Henry Leroy Finch had spent summers in Maine, near Moosehead Lake, and always wanted to come back. In February, the Finches and Finch's mother bought a 255-year-old house on the north end of Washington Street in Bath. They plan to live in it at least part time.

The house inspired them to come up with the story for this film, a tale of four sons who return to their mother's home one night for different reasons and with different motives.

The brothers are the stars of the film, and are played by a group of rising actors: Gale Harold, the star of "Queer as Folk" on Showtime; Blake Gibbons; Dihlon McManne; and a Maine-based actor, John Philbrick.

The Maine comedian Bob Marley also has a role in the film. Martin Landau plays one of the brothers later in life. Landau Finch is the film's producer while her husband is the writer and director.

Most of the film is being shot at the house, which is on a lovely, quiet spot on the Kennebec River.

Wearing a tweed hat, corduroy pants and a plaid shirt, Martin Landau took breaks from the filming Wednesday by sitting on the grass near the river, under a stand of trees, and smoking cigarettes. Much of the time he entertained the crew and a few visitors with lively stories, stories often punctuated by impersonations of Hitchcock, Woody Allen and Jack Nicholson.

Landau talked about how his acting career began in Maine about 50 years ago this month. It was 1951, and Landau got a job doing summer stock at a theater on Peaks Island in Casco Bay. He smiled as he recounted being one of 40 cast and crew member spending the summer together on the island in a big clapboard house.

"We did 12 different shows in 13 weeks," said Landau, a native of Brooklyn, N.Y. "It was great, but it was tough. I spent some of my most important moments here in Maine."

Before he started acting, Landau was a newspaper cartoonist for the New York Daily News. When he told his bosses that he wanted to quit to pursue work in the theater, they thought he was crazy.

"I think they thought I was going to become an usher," said Landau.

Before coming to Maine on Wednesday, Landau had just finished work on a film with Jim Carrey called "The Majestic," which is due out in December and is set during Hollywood's blacklist era of the early 1950s.

Landau said the movie has a populist feel similar to the work of the great 1930s and '40s director Frank Capra. He also said some critics will call it overly sentimental, and he knows exactly who those critics are. Landau also heaped praise on Carrey, saying this role takes him beyond his comic background and comparing him to James Stewart.

"There were some terrific actors on that film," Landau said. "Present company excluded."

Landau's coming to Maine marked only the second time he's worked with his daughter, Susan Landau Finch.
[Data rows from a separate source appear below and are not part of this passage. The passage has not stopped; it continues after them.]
[src/rtl/bws_mod_unit.sv]
// Restoring remainder unit, one quotient bit per cycle, for ring position recompute.
module bws_mod_unit import bws_pkg::*; (
  input  logic                clk_i,
  input  logic                rst_ni,
  input  logic                start_i,
  input  logic [CoordW-1:0]   dividend_i,
  input  logic [WinCfgW-1:0]  divisor_i,
  output mod_status_t         status_o,
  output logic [WinCfgW-1:0]  rem_o
);

  localparam int StepCntW = $clog2(CoordW + 1);

  logic                busy_q, done_q;
  logic [StepCntW-1:0] step_q;
  logic [CoordW-1:0]   dvd_q;
  logic [WinCfgW-1:0]  dvs_q;
  logic [WinCfgW-1:0]  rem_q, rem_d;
  logic [WinCfgW:0]    trial;

  always_comb begin
    trial = {rem_q, dvd_q[CoordW-1]};
    if (trial >= {1'b0, dvs_q}) begin
      rem_d = WinCfgW'(trial - {1'b0, dvs_q});
    end else begin
      rem_d = trial[WinCfgW-1:0];
    end
  end

  always_ff @(posedge clk_i or negedge rst_ni) begin
    if (!rst_ni) begin
      busy_q <= 1'b0;
      done_q <= 1'b0;
      step_q <= '0;
    end else if (start_i) begin
      busy_q <= 1'b1;
      done_q <= 1'b0;
      step_q <= '0;
    end else if (busy_q) begin
      step_q <= step_q + StepCntW'(1);
      if (step_q == StepCntW'(CoordW - 1)) begin
        busy_q <= 1'b0;
        done_q <= 1'b1;
      end
    end else begin
      done_q <= 1'b0;
    end
  end

  always_ff @(posedge clk_i) begin
    if (start_i) begin
      dvd_q <= dividend_i;
      dvs_q <= divisor_i;
      rem_q <= '0;
    end else if (busy_q) begin
      dvd_q <= {dvd_q[CoordW-2:0], 1'b0};
      rem_q <= rem_d;
    end
  end

  assign status_o.busy = busy_q | done_q;
  assign status_o.done = done_q;
  assign rem_o         = rem_q;

endmodule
The two worked on the 1988 film "Tucker: The Man and His Dream." Landau was a lead actor while his daughter was a publicist.

For Bath, the Finches are the latest filmmakers to fall in love with the picturesque, historic shipbuilding town. Parts of the recent Hollywood films "Message in a Bottle" (1999) with Kevin Costner and "The Man Without a Face" (1993) with Mel Gibson were filmed there.
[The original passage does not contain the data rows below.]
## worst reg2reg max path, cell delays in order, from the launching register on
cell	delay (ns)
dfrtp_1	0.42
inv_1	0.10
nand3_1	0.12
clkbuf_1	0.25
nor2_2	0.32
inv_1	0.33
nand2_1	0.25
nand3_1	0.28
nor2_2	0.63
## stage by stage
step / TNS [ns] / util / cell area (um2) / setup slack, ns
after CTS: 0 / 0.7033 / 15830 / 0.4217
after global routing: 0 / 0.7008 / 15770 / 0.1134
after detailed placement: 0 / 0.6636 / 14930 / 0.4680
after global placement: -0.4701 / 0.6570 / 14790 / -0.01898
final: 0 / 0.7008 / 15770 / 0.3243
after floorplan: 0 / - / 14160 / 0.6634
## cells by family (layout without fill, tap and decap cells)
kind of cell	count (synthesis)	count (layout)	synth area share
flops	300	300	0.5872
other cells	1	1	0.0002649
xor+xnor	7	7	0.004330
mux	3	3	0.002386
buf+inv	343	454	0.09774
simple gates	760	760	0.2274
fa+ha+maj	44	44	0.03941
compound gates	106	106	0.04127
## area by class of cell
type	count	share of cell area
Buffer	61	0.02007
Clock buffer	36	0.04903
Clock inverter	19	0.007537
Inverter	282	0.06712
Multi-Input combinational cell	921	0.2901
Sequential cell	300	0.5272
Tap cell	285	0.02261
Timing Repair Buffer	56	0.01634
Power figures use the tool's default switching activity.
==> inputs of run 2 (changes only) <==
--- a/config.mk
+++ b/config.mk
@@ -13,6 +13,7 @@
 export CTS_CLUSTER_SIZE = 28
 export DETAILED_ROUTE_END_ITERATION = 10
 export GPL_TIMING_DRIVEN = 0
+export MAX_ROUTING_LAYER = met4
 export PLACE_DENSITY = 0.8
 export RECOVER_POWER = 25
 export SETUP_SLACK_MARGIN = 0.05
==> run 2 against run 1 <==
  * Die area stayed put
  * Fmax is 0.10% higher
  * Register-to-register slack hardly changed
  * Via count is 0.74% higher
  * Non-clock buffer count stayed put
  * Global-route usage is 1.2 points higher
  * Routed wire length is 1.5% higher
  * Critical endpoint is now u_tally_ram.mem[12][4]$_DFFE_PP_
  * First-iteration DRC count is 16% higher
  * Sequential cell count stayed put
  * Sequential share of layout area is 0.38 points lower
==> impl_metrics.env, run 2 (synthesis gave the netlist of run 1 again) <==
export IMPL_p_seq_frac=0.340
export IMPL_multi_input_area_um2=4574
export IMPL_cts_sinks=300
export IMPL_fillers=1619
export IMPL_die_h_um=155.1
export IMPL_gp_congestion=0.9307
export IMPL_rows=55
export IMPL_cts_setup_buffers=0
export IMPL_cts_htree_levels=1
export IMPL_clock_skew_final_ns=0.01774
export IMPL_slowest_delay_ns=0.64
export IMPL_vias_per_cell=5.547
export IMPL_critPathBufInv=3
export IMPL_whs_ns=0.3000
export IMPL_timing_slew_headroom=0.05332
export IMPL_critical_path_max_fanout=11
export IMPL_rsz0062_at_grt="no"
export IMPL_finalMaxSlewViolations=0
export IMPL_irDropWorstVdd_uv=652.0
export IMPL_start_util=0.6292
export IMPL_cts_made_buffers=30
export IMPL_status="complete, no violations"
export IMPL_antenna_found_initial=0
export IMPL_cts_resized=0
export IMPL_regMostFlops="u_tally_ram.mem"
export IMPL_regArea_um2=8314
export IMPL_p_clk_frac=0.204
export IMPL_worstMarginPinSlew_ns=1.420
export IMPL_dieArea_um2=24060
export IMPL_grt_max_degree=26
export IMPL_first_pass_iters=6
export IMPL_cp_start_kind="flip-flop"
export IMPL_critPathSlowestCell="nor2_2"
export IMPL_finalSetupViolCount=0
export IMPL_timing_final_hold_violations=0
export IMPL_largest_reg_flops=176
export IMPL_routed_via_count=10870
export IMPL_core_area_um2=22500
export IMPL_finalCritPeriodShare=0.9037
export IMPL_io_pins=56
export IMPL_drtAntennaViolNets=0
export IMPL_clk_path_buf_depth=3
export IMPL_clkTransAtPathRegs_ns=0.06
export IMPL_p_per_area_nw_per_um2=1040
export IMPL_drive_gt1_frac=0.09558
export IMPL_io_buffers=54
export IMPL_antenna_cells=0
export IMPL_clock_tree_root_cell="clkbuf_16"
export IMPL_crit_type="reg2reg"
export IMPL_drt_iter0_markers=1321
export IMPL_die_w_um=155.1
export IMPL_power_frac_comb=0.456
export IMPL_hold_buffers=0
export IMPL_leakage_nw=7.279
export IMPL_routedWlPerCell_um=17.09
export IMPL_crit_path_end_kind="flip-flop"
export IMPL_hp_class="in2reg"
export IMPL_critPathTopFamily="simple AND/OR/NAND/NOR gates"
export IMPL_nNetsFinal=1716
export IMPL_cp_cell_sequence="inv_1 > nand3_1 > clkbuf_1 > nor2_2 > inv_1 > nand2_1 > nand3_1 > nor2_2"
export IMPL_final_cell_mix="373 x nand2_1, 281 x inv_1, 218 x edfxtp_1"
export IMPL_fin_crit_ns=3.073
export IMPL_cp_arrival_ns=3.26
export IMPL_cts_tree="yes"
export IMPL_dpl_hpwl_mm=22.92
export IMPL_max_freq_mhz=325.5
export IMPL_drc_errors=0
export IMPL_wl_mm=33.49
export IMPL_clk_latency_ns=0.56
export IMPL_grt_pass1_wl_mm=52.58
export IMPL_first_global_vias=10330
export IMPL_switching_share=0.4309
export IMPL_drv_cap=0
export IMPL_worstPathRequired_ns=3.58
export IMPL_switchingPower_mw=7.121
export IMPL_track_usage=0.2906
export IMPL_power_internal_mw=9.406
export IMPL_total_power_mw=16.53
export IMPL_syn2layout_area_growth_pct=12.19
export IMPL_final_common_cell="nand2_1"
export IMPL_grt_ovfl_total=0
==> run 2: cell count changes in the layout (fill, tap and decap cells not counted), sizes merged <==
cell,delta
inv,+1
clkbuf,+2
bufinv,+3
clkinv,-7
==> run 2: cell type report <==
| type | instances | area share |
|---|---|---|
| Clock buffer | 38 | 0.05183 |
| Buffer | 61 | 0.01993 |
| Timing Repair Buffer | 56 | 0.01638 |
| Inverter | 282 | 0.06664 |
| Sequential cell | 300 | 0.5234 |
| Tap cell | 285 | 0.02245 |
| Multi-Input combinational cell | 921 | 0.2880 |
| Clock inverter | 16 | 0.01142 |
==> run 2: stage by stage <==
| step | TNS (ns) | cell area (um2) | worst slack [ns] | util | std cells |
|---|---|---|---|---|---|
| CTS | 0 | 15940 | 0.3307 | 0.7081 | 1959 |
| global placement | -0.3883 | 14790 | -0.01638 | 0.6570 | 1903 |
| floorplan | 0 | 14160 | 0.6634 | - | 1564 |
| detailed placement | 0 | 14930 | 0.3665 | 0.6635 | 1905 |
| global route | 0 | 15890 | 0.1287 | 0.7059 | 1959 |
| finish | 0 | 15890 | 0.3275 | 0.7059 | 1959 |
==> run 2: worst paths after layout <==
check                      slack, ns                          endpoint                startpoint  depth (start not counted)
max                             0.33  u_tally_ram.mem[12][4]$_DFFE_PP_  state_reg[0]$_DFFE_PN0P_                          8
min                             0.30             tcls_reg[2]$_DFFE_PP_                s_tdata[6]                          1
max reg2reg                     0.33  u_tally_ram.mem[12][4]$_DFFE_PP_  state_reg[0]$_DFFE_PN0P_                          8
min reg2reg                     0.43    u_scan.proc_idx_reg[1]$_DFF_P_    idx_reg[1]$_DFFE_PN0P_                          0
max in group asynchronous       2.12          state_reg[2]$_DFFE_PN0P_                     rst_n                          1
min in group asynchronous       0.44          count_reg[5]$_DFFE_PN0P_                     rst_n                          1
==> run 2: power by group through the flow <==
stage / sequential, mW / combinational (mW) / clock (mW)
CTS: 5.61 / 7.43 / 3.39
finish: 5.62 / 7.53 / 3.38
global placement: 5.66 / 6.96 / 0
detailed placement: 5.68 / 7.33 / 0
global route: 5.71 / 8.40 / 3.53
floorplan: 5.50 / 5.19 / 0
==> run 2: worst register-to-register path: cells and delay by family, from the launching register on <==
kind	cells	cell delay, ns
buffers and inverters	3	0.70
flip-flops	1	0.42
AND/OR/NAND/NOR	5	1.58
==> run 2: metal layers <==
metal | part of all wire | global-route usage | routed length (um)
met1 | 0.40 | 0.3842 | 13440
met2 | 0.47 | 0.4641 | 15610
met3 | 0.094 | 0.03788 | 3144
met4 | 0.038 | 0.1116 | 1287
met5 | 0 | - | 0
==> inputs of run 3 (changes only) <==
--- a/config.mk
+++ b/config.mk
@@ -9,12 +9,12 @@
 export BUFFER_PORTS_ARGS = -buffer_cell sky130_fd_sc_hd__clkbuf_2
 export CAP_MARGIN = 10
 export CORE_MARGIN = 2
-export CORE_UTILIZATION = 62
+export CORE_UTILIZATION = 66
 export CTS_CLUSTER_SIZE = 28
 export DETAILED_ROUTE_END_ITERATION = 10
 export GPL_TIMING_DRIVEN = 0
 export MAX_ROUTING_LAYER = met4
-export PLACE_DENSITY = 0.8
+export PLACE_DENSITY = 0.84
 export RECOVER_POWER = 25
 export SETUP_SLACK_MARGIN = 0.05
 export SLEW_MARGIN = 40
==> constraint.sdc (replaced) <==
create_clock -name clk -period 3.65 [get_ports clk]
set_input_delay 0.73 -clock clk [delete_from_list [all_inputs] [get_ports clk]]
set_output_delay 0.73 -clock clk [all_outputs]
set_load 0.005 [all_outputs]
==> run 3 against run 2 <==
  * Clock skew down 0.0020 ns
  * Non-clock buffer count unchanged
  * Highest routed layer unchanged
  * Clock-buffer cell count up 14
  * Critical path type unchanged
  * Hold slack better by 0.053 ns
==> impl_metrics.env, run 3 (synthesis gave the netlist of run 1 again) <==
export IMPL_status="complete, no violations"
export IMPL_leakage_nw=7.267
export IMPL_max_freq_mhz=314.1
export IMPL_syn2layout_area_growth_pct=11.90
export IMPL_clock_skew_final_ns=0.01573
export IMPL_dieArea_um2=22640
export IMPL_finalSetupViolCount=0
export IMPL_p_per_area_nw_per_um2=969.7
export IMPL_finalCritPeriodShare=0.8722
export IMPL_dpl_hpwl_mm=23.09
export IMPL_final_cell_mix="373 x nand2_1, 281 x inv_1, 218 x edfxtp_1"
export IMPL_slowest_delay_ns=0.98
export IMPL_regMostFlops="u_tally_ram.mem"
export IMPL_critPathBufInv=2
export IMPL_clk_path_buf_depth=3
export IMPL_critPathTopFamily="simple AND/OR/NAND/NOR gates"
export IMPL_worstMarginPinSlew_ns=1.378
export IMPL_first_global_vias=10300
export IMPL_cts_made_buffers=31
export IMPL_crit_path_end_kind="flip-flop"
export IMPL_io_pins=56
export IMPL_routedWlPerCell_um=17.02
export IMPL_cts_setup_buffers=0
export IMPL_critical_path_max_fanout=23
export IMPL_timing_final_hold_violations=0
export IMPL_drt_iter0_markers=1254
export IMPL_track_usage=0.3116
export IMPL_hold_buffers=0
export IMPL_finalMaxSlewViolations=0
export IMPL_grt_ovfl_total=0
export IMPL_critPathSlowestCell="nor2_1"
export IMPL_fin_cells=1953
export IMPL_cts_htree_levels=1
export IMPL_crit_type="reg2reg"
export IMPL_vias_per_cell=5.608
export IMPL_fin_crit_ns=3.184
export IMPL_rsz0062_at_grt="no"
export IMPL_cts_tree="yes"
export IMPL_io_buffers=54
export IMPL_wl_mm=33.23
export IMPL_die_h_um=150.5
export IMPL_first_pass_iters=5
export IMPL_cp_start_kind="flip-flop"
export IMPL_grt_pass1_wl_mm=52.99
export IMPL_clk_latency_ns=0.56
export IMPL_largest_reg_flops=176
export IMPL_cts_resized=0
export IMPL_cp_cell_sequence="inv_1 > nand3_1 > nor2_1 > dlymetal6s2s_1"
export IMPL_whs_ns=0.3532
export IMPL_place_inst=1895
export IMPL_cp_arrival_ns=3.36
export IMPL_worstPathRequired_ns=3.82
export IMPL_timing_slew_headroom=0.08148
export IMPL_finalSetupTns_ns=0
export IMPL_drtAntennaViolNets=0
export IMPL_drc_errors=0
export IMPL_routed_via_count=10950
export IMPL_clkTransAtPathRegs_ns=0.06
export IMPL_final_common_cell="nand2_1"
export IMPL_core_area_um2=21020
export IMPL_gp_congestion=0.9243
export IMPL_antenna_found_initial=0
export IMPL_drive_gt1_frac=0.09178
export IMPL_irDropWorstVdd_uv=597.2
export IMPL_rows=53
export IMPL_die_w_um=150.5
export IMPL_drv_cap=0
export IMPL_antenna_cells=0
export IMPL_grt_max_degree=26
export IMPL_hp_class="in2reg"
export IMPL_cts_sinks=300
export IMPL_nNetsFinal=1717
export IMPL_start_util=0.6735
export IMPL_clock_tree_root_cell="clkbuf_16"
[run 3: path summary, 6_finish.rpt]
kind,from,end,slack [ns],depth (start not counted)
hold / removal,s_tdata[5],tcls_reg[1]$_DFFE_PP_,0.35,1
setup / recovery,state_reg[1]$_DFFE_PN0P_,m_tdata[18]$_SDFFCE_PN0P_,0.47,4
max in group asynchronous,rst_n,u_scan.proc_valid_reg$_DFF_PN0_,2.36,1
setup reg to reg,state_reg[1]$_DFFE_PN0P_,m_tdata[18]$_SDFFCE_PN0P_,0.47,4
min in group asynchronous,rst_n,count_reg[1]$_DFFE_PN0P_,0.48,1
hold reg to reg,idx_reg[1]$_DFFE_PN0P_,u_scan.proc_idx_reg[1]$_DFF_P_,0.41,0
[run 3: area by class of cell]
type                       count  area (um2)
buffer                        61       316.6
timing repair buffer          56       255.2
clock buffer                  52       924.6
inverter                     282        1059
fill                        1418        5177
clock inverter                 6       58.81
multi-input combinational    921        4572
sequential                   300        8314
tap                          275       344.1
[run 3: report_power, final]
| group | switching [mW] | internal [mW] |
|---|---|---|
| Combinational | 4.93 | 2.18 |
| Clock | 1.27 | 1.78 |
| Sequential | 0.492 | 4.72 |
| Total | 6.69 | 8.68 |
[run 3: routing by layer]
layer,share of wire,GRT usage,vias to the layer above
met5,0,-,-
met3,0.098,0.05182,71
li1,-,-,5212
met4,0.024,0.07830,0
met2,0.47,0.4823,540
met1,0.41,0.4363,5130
The crew of "Wake" has been filming in Bath for three weeks, and expects to be finished by this weekend, Landau Finch said. Few people knew that a film was being made, and the crew didn't attract crowds.

Landau Finch and Finch hope that this small, independent film will get picked up by a movie distributor and will help them get the backing to make a larger, $4 million film called "Sleepwalking." That film is slated to feature Martin Landau, Gina Gershon and Benjamin Bratt, and Landau's other daughter, Juliet Landau, an actress whose roles include Drusilla on the TV show "Buffy the Vampire Slayer."

Susan Landau Finch said the couple hopes to film "Sleepwalking" in Maine as well.

"Investors want us to make that in Canada," said Landau Finch. "So part of the reason we're making this one first is to show people that Maine is a great place to make films."